How else can we get involved?
There are a range of ways you can support with Pupil Voice Week:

  • Use the resources on pupilvoiceweek.co.uk to help inspire and shape your own campaign.
  • Speak to your schools and partner organisations, let them know about Pupil Voice Week and the ways that they can get involved.
  • Write a blog raising awareness of the importance for pupils to know it’s their voice and it’s good to be unique! – make sure you send it to us so we can share it too!
  • Send a newsletter to your key audience groups, encouraging them to participate in Pupil Voice Week.
  • Contact local press and key decision makers, speak to them about the importance of raising awareness with pupils nationally, and ask them to help promote the week.
  • Join the conversation on social media during the lead-up to, and throughout the week, using the hashtag #PupilVoiceWeek and tag @tootootofficial.
  • Send us pictures or videos of what you get up to, to pupilvoiceweek@tootoot.co.uk, and we’ll feature them across our social media – you might even make it into next year’s video!
  • Speak to your schools and partner organisations, let them know about Pupil Voice Week and the ways that they can get involved.

    Need some help getting started?
    We have a range of free resources to help you kick-start your campaign, you can find them at pupilvoiceweek.co.uk. As well as those, feel free to use any of the facts and figures below to help shape your Pupil Voice Week campaign, both on and offline.

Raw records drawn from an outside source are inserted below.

### config.mk
export PLATFORM = sky130hd
export DESIGN_NAME = upower_multicycle_control
export DESIGN_NICKNAME = d
export VERILOG_FILES = /design/src/rtl/upower_multicycle_control.sv
export SDC_FILE = /design/constraint.sdc
export NUM_CORES = 1
export LEC_CHECK = 0
export ABC_AREA = 1
export CELL_PAD_IN_SITES_DETAIL_PLACEMENT = 1
export CELL_PAD_IN_SITES_GLOBAL_PLACEMENT = 2
export CORE_ASPECT_RATIO = 1.5
export CORE_MARGIN = 3
export CORE_UTILIZATION = 28
export CTS_CLUSTER_DIAMETER = 100
export CTS_CLUSTER_SIZE = 30
export DETAILED_ROUTE_END_ITERATION = 8
export HOLD_SLACK_MARGIN = 0.15
export PLACE_DENSITY_LB_ADDON = 0.3
export SYNTH_ARGS = -nofsm -noshare
export SYNTH_HDL_FRONTEND = slang
export SYNTH_SLANG_ARGS = --single-unit
### constraint.sdc
create_clock -name clk -period 1.8 [get_ports clk]
set_input_delay 0.18 -clock clk [delete_from_list [all_inputs] [get_ports clk]]
set_output_delay 0.18 -clock clk [all_outputs]
set_load 0.02 [all_outputs]
### src/rtl/upower_multicycle_control.sv
// Multi-cycle control unit for the uPower load/store and R/I datapath.
// Walks IDLE -> DECODE -> EXEC -> (MEM) -> WB, handshaking with fetch and
// with a variable-latency data memory.
module upower_multicycle_control #(
    parameter int unsigned MEM_TIMEOUT = 16,
    parameter int unsigned CNT_W       = 16
) (
    input  logic             clk,
    input  logic             rst,
    input  logic [31:0]      instruction,
    input  logic             instr_valid,
    output logic             instr_ready,
    input  logic             mem_ready,
    output logic             RegWrite,
    output logic             MemRead,
    output logic             MemWrite,
    output logic             MemtoReg,
    output logic             ALUSrc,
    output logic [1:0]       RegDst,
    output logic             XO,
    output logic [3:0]       ALU_OP,
    output logic             done,
    output logic             illegal,
    output logic             bus_error,
    output logic [CNT_W-1:0] retired_count
);

    localparam int unsigned TMO_W = (MEM_TIMEOUT > 1) ? $clog2(MEM_TIMEOUT) : 1;
    localparam logic [TMO_W-1:0] TMO_MAX = TMO_W'(MEM_TIMEOUT - 1);

    localparam logic [5:0] OP_LWZ  = 6'd32;
    localparam logic [5:0] OP_STW  = 6'd36;
    localparam logic [5:0] OP_ADDI = 6'd14;
    localparam logic [5:0] OP_ORI  = 6'd24;
    localparam logic [5:0] OP_ANDI = 6'd28;
    localparam logic [5:0] OP_XO   = 6'd31;
    localparam logic [9:0] XO_ADD  = 10'd266;
    localparam logic [9:0] XO_SUBF = 10'd40;

    typedef enum logic [2:0] {
        S_IDLE,
        S_DECODE,
        S_EXEC,
        S_MEM,
        S_WB
    } state_t;

    // Decoded control fields held from EXEC until the instruction leaves.
    typedef struct packed {
        logic [3:0] alu_op;
        logic       alu_src;
        logic       xo;
        logic [1:0] reg_dst;
        logic       mem_to_reg;
        logic       is_load;
        logic       is_store;
    } ctrl_t;

    state_t           state_q, state_d;
    logic [31:0]      ir_q, ir_d;
    ctrl_t            ctrl_q, ctrl_d;
    ctrl_t            dec;
    logic             dec_ok;
    logic [TMO_W-1:0] tmo_q, tmo_d;
    logic [CNT_W-1:0] cnt_q, cnt_d;
    logic             instr_ready_q, instr_ready_d;
    logic             reg_write_q, reg_write_d;
    logic             mem_read_q, mem_read_d;
    logic             mem_write_q, mem_write_d;
    logic             ir_unused;

    // Register, immediate and displacement fields are consumed by the datapath.
    assign ir_unused = ^{ir_q[25:11], ir_q[0]};

    // Instruction decode from the held instruction register.
    always_comb begin
        dec    = '0;
        dec_ok = 1'b1;
        case (ir_q[31:26])
            OP_LWZ:  begin
                dec.alu_op = 4'b0010; dec.alu_src = 1'b1; dec.xo = 1'b1;
                dec.reg_dst = 2'b10; dec.mem_to_reg = 1'b1; dec.is_load = 1'b1;
            end
            OP_STW:  begin
                dec.alu_op = 4'b0010; dec.alu_src = 1'b1; dec.xo = 1'b1;
                dec.is_store = 1'b1;
            end
            OP_ADDI: begin
                dec.alu_op = 4'b0010; dec.alu_src = 1'b1; dec.xo = 1'b1;
                dec.reg_dst = 2'b10;
            end
            OP_ORI:  begin
                dec.alu_op = 4'b0001; dec.alu_src = 1'b1;
            end
            OP_ANDI: begin
                dec.alu_op = 4'b0000; dec.alu_src = 1'b1;
            end
            OP_XO:   begin
                if (ir_q[10:1] == XO_ADD) begin
                    dec.alu_op = 4'b0010; dec.xo = 1'b1; dec.reg_dst = 2'b10;
                end else if (ir_q[10:1] == XO_SUBF) begin
                    dec.alu_op = 4'b0110; dec.xo = 1'b1; dec.reg_dst = 2'b10;
                end else begin
                    dec_ok = 1'b0;
                end
            end
            default: dec_ok = 1'b0;
        endcase
    end

    // Next-state, pulse outputs and next values of the registered controls.
    always_comb begin
        state_d   = state_q;
        ir_d      = ir_q;
        ctrl_d    = ctrl_q;
        tmo_d     = tmo_q;
        cnt_d     = cnt_q;
        done      = 1'b0;
        illegal   = 1'b0;
        bus_error = 1'b0;
        case (state_q)
            S_IDLE: begin
                if (instr_valid && instr_ready_q) begin
                    ir_d    = instruction;
                    state_d = S_DECODE;
                end
            end
            S_DECODE: begin
                if (dec_ok) begin
                    ctrl_d  = dec;
                    state_d = S_EXEC;
                end else begin
                    illegal = 1'b1;
                    state_d = S_IDLE;
                end
            end
            S_EXEC: begin
                tmo_d   = '0;
                state_d = (ctrl_q.is_load || ctrl_q.is_store) ? S_MEM : S_WB;
            end
            S_MEM: begin
                if (mem_ready) begin
                    tmo_d = '0;
                    if (ctrl_q.is_load) begin
                        state_d = S_WB;
                    end else begin
                        done    = 1'b1;
                        cnt_d   = cnt_q + CNT_W'(1);
                        ctrl_d  = '0;
                        state_d = S_IDLE;
                    end
                end else if (tmo_q == TMO_MAX) begin
                    bus_error = 1'b1;
                    tmo_d     = '0;
                    ctrl_d    = '0;
                    state_d   = S_IDLE;
                end else begin
                    tmo_d = tmo_q + TMO_W'(1);
                end
            end
            S_WB: begin
                done    = 1'b1;
                cnt_d   = cnt_q + CNT_W'(1);
                ctrl_d  = '0;
                state_d = S_IDLE;
            end
            default: begin
                ctrl_d  = '0;
                state_d = S_IDLE;
            end
        endcase
        instr_ready_d = (state_d == S_IDLE);
        reg_write_d   = (state_d == S_WB);
        mem_read_d    = (state_d == S_MEM) && ctrl_d.is_load;
        mem_write_d   = (state_d == S_MEM) && ctrl_d.is_store;
    end

    // State and registered control outputs; reset drops any memory access at once.
    always_ff @(posedge clk or negedge rst) begin
        if (!rst) begin
            state_q       <= S_IDLE;
            ir_q          <= '0;
            ctrl_q        <= '0;
            tmo_q         <= '0;
            cnt_q         <= '0;
            instr_ready_q <= 1'b1;
            reg_write_q   <= 1'b0;
            mem_read_q    <= 1'b0;
            mem_write_q   <= 1'b0;
        end else begin
            state_q       <= state_d;
            ir_q          <= ir_d;
            ctrl_q        <= ctrl_d;
            tmo_q         <= tmo_d;
            cnt_q         <= cnt_d;
            instr_ready_q <= instr_ready_d;
            reg_write_q   <= reg_write_d;
            mem_read_q    <= mem_read_d;
            mem_write_q   <= mem_write_d;
        end
    end

    assign instr_ready   = instr_ready_q;
    assign RegWrite      = reg_write_q;
    assign MemRead       = mem_read_q;
    assign MemWrite      = mem_write_q;
    assign MemtoReg      = ctrl_q.mem_to_reg;
    assign ALUSrc        = ctrl_q.alu_src;
    assign RegDst        = ctrl_q.reg_dst;
    assign XO            = ctrl_q.xo;
    assign ALU_OP        = ctrl_q.alu_op;
    assign retired_count = cnt_q;

endmodule
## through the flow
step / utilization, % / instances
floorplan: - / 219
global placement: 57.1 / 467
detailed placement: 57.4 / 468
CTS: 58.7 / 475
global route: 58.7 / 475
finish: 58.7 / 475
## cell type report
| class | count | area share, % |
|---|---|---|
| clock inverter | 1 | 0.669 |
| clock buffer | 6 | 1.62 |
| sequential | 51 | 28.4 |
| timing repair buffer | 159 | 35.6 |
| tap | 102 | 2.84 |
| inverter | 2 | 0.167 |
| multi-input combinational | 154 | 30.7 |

  • Within the past year 1.5 million children and young people have experienced bullying (Ditch the Label).
  • 83% of young people say that bullying has a negative impact on their self-esteem (Ditch the Label).
  • Suicide is the second leading cause of death among 15-29 year olds (World Health Organisation)
  • 64% of children who were bullied did not report it (Petrosina et al, 2010)
  • 3 in 5 young people say that homophobic bullying has a direct impact on their school work and it made straight A students want to leave education entirely (Stonewall).